The following were among actions taken by the Fairfax County Board of Supervisors at its Feb. 22 meeting. For more information, call 246-3151.

GYPSY MOTHS -- County staff members denied charges by an environmental group that county plans to spray 51.7 square miles of the county with Dimlin and two other chemicals to kill gypsy moths this spring could endanger other animals and residents.

In 1987, gypsy moths defoliated 10 acres in the county, but officials said there has been a ten-fold increase in moth eggs since then.

The Washington-based Environmental Task Force has charged that there are too few moth eggs in the area to justify using Dimilin, which they say could kill other animals and possibly cause cancer in human beings.

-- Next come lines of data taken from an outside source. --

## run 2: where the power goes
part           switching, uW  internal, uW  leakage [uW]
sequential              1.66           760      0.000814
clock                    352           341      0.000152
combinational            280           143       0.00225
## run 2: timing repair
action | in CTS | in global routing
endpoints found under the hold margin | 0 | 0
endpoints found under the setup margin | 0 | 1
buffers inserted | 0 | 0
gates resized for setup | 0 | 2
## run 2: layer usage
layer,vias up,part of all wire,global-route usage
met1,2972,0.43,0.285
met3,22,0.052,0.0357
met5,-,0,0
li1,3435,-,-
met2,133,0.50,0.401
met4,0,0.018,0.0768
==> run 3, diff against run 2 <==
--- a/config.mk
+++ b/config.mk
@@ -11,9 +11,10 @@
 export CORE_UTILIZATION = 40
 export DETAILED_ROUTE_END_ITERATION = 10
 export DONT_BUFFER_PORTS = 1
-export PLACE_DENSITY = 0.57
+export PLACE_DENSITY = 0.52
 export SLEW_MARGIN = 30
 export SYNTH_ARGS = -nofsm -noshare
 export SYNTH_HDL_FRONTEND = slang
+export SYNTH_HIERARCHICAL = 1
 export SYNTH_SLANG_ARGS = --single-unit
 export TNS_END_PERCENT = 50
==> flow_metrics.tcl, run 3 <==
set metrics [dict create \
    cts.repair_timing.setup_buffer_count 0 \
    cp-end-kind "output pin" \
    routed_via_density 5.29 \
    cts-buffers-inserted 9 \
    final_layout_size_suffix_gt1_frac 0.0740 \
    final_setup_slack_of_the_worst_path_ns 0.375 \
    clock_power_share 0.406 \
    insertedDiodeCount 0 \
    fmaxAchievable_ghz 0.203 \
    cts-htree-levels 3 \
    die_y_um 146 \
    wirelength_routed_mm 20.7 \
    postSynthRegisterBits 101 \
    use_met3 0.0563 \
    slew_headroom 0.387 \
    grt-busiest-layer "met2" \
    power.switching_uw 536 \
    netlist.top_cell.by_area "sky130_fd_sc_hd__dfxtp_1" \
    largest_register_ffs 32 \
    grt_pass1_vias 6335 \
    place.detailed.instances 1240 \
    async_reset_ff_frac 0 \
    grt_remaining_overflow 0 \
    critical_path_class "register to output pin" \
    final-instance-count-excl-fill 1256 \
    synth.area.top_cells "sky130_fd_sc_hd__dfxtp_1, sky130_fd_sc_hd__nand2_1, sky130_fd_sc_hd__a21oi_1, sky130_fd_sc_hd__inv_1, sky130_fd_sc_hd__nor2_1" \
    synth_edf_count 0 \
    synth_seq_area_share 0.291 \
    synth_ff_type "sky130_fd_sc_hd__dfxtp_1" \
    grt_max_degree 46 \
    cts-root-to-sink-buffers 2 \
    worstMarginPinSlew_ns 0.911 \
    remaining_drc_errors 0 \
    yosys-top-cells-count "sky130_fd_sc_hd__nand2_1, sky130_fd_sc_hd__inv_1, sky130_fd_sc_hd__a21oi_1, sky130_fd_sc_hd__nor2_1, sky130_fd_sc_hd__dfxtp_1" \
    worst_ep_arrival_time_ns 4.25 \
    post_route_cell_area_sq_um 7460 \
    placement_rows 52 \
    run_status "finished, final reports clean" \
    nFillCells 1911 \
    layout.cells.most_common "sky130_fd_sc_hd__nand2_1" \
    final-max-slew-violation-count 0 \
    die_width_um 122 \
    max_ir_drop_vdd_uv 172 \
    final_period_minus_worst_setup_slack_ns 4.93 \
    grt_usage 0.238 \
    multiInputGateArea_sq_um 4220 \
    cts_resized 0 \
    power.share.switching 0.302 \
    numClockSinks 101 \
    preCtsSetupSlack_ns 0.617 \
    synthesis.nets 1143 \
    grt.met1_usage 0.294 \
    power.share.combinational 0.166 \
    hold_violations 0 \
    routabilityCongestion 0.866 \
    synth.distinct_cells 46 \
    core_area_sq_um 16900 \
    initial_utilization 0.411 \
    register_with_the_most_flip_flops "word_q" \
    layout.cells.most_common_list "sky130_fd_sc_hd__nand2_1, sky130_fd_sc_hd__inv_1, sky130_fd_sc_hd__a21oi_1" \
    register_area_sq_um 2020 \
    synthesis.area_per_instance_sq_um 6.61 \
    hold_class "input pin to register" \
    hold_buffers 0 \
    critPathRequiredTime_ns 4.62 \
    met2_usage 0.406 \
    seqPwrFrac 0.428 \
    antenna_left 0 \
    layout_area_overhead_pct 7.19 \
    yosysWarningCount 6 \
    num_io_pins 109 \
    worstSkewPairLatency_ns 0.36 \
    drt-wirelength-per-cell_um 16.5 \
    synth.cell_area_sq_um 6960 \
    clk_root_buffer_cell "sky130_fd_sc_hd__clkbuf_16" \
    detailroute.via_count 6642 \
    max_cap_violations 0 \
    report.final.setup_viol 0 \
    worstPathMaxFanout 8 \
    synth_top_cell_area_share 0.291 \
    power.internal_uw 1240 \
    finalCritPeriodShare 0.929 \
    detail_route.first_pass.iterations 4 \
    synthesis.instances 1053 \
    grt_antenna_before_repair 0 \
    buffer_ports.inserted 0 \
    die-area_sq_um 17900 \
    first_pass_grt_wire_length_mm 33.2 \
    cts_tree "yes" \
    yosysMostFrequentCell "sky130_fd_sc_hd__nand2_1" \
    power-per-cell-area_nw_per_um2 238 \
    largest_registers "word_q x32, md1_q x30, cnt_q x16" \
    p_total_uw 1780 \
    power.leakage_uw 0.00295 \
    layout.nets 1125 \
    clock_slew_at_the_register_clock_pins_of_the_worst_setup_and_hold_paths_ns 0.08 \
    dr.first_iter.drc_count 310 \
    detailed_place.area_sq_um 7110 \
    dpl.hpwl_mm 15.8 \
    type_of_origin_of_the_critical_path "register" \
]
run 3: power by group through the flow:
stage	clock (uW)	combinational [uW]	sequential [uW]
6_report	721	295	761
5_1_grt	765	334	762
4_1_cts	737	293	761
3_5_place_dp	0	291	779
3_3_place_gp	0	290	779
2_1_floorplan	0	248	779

In a report to the Board of Supervisors, however, county officials wrote that the U.S. Department of Agriculture found that human beings in areas sprayed with Dimilin suffered a cancer risk 100 to 1,000 times less than the risk of smoking two cigarettes in a lifetime or eating six pounds of peanut butter in a lifetime. They denied that Dimilin would render vegetables unfit to eat, noting that it easily washes off vegetables, quickly passes through the body if eaten and does not enter plants through their roots.

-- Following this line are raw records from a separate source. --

File: src/rtl/psram_ctl.sv
module psram_ctl #(
  parameter int CLK_MHZ  = 250,
  parameter int PWRUP_US = 150,
  parameter int RD_CYC   = 18,
  parameter int PG_CYC   = 5,
  parameter int WR_CYC   = 18,
  parameter int AW       = 21
) (
  input  logic          clk,
  input  logic          rst_n,
  input  logic          req,
  input  logic          we,
  input  logic [1:0]    be,
  input  logic [AW-1:0] addr,
  input  logic [15:0]   wdata,
  input  logic          burst,
  output logic          ack,
  output logic          rvalid,
  output logic [15:0]   rdata,
  output logic          mem_cs_n,
  output logic          mem_oe_n,
  output logic          mem_we_n,
  output logic          mem_ub_n,
  output logic          mem_lb_n,
  output logic [AW-1:0] mem_addr,
  output logic [15:0]   mem_dq_o,
  output logic          mem_dq_oe,
  input  logic [15:0]   mem_dq_i
);
  localparam int PWR_CYC = CLK_MHZ * PWRUP_US;
  localparam int CW      = $clog2(PWR_CYC + 1) + 1;

  typedef enum logic [2:0] {S_PWR, S_DUM, S_IDLE, S_RD, S_PG, S_WR, S_GAP} st_t;

  st_t          st;
  logic [CW-1:0] cnt;
  logic [1:0]   beat;
  logic         burst_q;
  logic [1:0]   be_q;
  wire          done = (cnt == '0);
  wire  [15:0]  lane_mask = {{8{be_q[1]}}, {8{be_q[0]}}};

  always_ff @(posedge clk or negedge rst_n) begin
    if (!rst_n) begin
      st        <= S_PWR;
      cnt       <= CW'(PWR_CYC - 1);
      beat      <= '0;
      burst_q   <= 1'b0;
      be_q      <= '0;
      ack       <= 1'b0;
      rvalid    <= 1'b0;
      rdata     <= '0;
      mem_cs_n  <= 1'b1;
      mem_oe_n  <= 1'b1;
      mem_we_n  <= 1'b1;
      mem_ub_n  <= 1'b1;
      mem_lb_n  <= 1'b1;
      mem_addr  <= '0;
      mem_dq_o  <= '0;
      mem_dq_oe <= 1'b0;
    end else begin
      ack    <= 1'b0;
      rvalid <= 1'b0;
      case (st)
        S_PWR: begin
          if (done) begin
            st       <= S_DUM;
            cnt      <= CW'(RD_CYC - 1);
            mem_cs_n <= 1'b0;
            mem_oe_n <= 1'b0;
            mem_ub_n <= 1'b0;
            mem_lb_n <= 1'b0;
            mem_addr <= '0;
          end else cnt <= cnt - 1'b1;
        end
        S_DUM: begin
          if (done) begin
            st       <= S_GAP;
            mem_cs_n <= 1'b1;
            mem_oe_n <= 1'b1;
            mem_ub_n <= 1'b1;
            mem_lb_n <= 1'b1;
          end else cnt <= cnt - 1'b1;
        end
        S_IDLE: begin
          if (req) begin
            ack      <= 1'b1;
            be_q     <= be;
            burst_q  <= burst & ~we;
            beat     <= '0;
            mem_cs_n <= 1'b0;
            mem_ub_n <= ~be[1];
            mem_lb_n <= ~be[0];
            if (we) begin
              st        <= S_WR;
              cnt       <= CW'(WR_CYC - 1);
              mem_we_n  <= 1'b0;
              mem_dq_oe <= 1'b1;
              mem_dq_o  <= wdata;
              mem_addr  <= addr;
            end else begin
              st       <= S_RD;
              cnt      <= CW'(RD_CYC - 1);
              mem_oe_n <= 1'b0;
              mem_addr <= burst ? {addr[AW-1:2], 2'b00} : addr;
            end
          end
        end
        S_RD, S_PG: begin
          if (done) begin
            rvalid <= 1'b1;
            rdata  <= mem_dq_i & lane_mask;
            if (burst_q && beat != 2'd3) begin
              st            <= S_PG;
              beat          <= beat + 2'd1;
              mem_addr[1:0] <= mem_addr[1:0] + 2'd1;
              cnt           <= CW'(PG_CYC - 1);
            end else begin
              st       <= S_GAP;
              mem_cs_n <= 1'b1;
              mem_oe_n <= 1'b1;
              mem_ub_n <= 1'b1;
              mem_lb_n <= 1'b1;
            end
          end else cnt <= cnt - 1'b1;
        end
        S_WR: begin
          if (done) begin
            st        <= S_GAP;
            mem_cs_n  <= 1'b1;
            mem_we_n  <= 1'b1;
            mem_ub_n  <= 1'b1;
            mem_lb_n  <= 1'b1;
            mem_dq_oe <= 1'b0;
          end else cnt <= cnt - 1'b1;
        end
        S_GAP:   st <= S_IDLE;
        default: st <= S_GAP;
      endcase
    end
  end

  p_pwr_cs_r1: assert property (@(posedge clk) disable iff (!rst_n)
    (st == S_PWR) |-> (mem_cs_n && !ack && !rvalid));

  p_dummy_quiet_r2: assert property (@(posedge clk) disable iff (!rst_n)
    (st == S_DUM) |=> (!rvalid && !ack));

  p_ack_pulse_r3: assert property (@(posedge clk) disable iff (!rst_n)
    ack |=> !ack);

  p_ack_cs_r3: assert property (@(posedge clk) disable iff (!rst_n)
    ack |-> !mem_cs_n);

  p_rvalid_oe_r4: assert property (@(posedge clk) disable iff (!rst_n)
    $rose(rvalid) |-> $past(!mem_oe_n && mem_we_n));

  p_write_bus_r5: assert property (@(posedge clk) disable iff (!rst_n)
    !mem_we_n |-> (mem_dq_oe && mem_oe_n && !mem_cs_n));

  p_page_upper_r6: assert property (@(posedge clk) disable iff (!rst_n)
    (st == S_PG) |-> ($stable(mem_addr[AW-1:2]) && !mem_cs_n));

  p_cs_gap_r7: assert property (@(posedge clk) disable iff (!rst_n)
    $rose(mem_cs_n) |=> mem_cs_n);

  p_desel_r7: assert property (@(posedge clk) disable iff (!rst_n)
    mem_cs_n |-> (mem_oe_n && mem_we_n && mem_ub_n && mem_lb_n));

  p_dq_only_write_r8: assert property (@(posedge clk) disable iff (!rst_n)
    mem_dq_oe |-> !mem_we_n);

  p_release_r8: assert property (@(posedge clk) disable iff (!rst_n)
    $fell(mem_oe_n) |-> !$past(mem_dq_oe));
endmodule

File: config.mk
export PLATFORM = sky130hd
export DESIGN_NAME = psram_ctl
export DESIGN_NICKNAME = d
export VERILOG_FILES = /design/src/rtl/psram_ctl.sv
export SDC_FILE = /design/constraint.sdc
export NUM_CORES = 1
export LEC_CHECK = 0
export CORE_ASPECT_RATIO = 2
export CORE_UTILIZATION = 49
export CTS_BUF_LIST = sky130_fd_sc_hd__clkbuf_4
export DETAILED_ROUTE_END_ITERATION = 10
export PLACE_DENSITY = 0.85
export SETUP_SLACK_MARGIN = 0.1
export SLEW_MARGIN = 20
export SYNTH_ARGS = -nofsm -noshare
export SYNTH_HDL_FRONTEND = slang
export SYNTH_SLANG_ARGS = --single-unit
File: constraint.sdc
create_clock -name clk -period 2.92 [get_ports clk]
set_input_delay 0.292 -clock clk [delete_from_list [all_inputs] [get_ports clk]]
set_output_delay 0.292 -clock clk [all_outputs]
set_load 0.03 [all_outputs]
# ---- Word-level counts from Yosys, hierarchy flattened
# Cells that the tools add are included.
dict set report totals {
  regBits 86
  inputBits 60
  out_inout_bits 61
}
dict set report classes {
  add_sub_neg 3
  eq_ne 19
  muxes 48
  bitwise_logic 5
  reduce_logical 22
}
# operator n
set op_table {}
lappend op_table {{2-to-1 mux 17 bit} 5}
lappend op_table {{one-hot mux 17 bit (4 select lines)} 1}
lappend op_table {{2-to-1 mux 21 bit} 2}
lappend op_table {{one-hot mux 19 bit (2 select lines)} 1}
lappend op_table {{inequality test 2 bit, second input constant} 11}
lappend op_table {{zero test 17 bit} 1}
lappend op_table {{2-to-1 mux 1 bit} 17}
lappend op_table {{subtractor 17 x 1 -> 17 bit, second input constant} 1}
lappend op_table {{bitwise AND 16 bit} 1}
lappend op_table {{2-to-1 mux 2 bit} 8}
lappend op_table {{one-hot mux 1 bit (4 select lines)} 4}
lappend op_table {{AND reduction 4 bit} 4}
lappend op_table {{2-to-1 mux 3 bit} 5}
lappend op_table {{one-hot mux 3 bit (5 select lines)} 1}
lappend op_table {{== test 3 bit, second input constant} 3}
lappend op_table {{nonzero test 4 bit} 2}
lappend op_table {{AND reduction 7 bit} 1}
lappend op_table {{== test 3 x 2 -> 1 bit, second input constant} 2}
lappend op_table {{one-hot mux 2 bit (3 select lines)} 1}
lappend op_table {{AND reduction 3 bit} 2}
lappend op_table {{AND reduction 6 bit} 1}
lappend op_table {{nonzero test 2 bit} 3}
lappend op_table {{AND reduction 5 bit} 1}
lappend op_table {{adder 2 x 1 -> 2 bit, second input constant} 2}
lappend op_table {{other kinds (12)} 17}

# ---- Longest topological paths before layout
# Gate-level depths: netlist of the first run.
dict set report depth {
  depth_word 5
  mapped_depth 9
}

# ---- Least setup slack after synthesis of the first run
# OpenSTA, ideal clock, no wires.
dict set report synth_timing {
  path_kind {flip-flop to flip-flop}
  startpoint {reg cnt[0]}
  endpoint {reg cnt[9]}
  arrival_ns 2.006
  required_ns 2.809
  setup_slack_ns 0.803
  path_stages_with_launch 8
  n_path_buf 0
  synth_period_minus_slack_ns 2.117
  cell_sequence {dfstp_2 inv_1 ha_1 nor4b_2 and4_2 o21ai_1 nand2_1 o311ai_0}
}
dict set report synth_between {
  elab_chain_cells 3
  word_cells_on_any_way 9
}
# item line_no
set synth_lines {}
lappend synth_lines {{start: declaration} 36} ;# logic [CW-1:0] cnt;
lappend synth_lines {{start signal: assignment} 46} ;# cnt <= CW'(PWR_CYC - 1);
lappend synth_lines {{start signal: assignment} 68} ;# cnt <= CW'(RD_CYC - 1);
lappend synth_lines {{start signal: assignment} 74} ;# end else cnt <= cnt - 1'b1;
lappend synth_lines {{subtractor 17 x 1 -> 17 bit / zero test 17 bit (equally long branches)} -}
lappend synth_lines {{2-to-1 mux 17 bit, or another cell as far along} {77, 128}}
lappend synth_lines {{one-hot mux 17 bit (4 select lines) / AND reduction 4 bit (equally long branches)} -}
# Parallel ways exist; a longest one is shown, timed or not. The select of a mux whose other input is x is not followed.
# A chain may end at the register's enable or synchronous reset.

# ---- Worst setup path in the final report of the first run
# Same ends and word-level chain as after synthesis.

The spraying, to begin in April or May, will cover more than 100,000 lots. Residents will be notified in March by letter if their property is to be sprayed. Residents who do not wish their property sprayed may write to the Fairfax County Department of Extension and Continuing Education, at 11242 Whaples Mill Rd., Fairfax, Va. 22030.

CHILD ABUSE -- The board voted unanimously to create a citizens' committee on child abuse, after a task force concluded the county needs to do more to treat victims.

The task force, led by School Board Chairman Mary Collier, praised the county for hiring new employees for child abuse programs, hiring a child abuse program coordinator and seeing victims quickly during a crisis. It also praised the increasing the number of after-school day care slots at county schools. But it found that there is a waiting list for some programs, and the county has no residential or hospital programs for sex offenders.

WEST SPRINGFIELD PARKING -- The board voted to restrict daytime parking on streets near West Springfield High School to residents only, after the school's neighbors complained students parked in front of their houses block driveways and litter the area.

The board noted that the county school driver education program will soon stop using the school parking lot during the day, freeing 50 spaces for students. The school system is considering acquiring more land for parking near the school.

LORTON INCINERATOR -- The board voted 7-to-1 to approve the sale of $252 million in bonds to build an incinerator near Lorton, despite objections from neighbors and Mount Vernon Supervisor Gerald Hyland (D-Mt. Vernon).

Deputy County Executive Denton Kent said the plant's controls for removing toxic chemicals from smoke will be superior to almost any other in the country.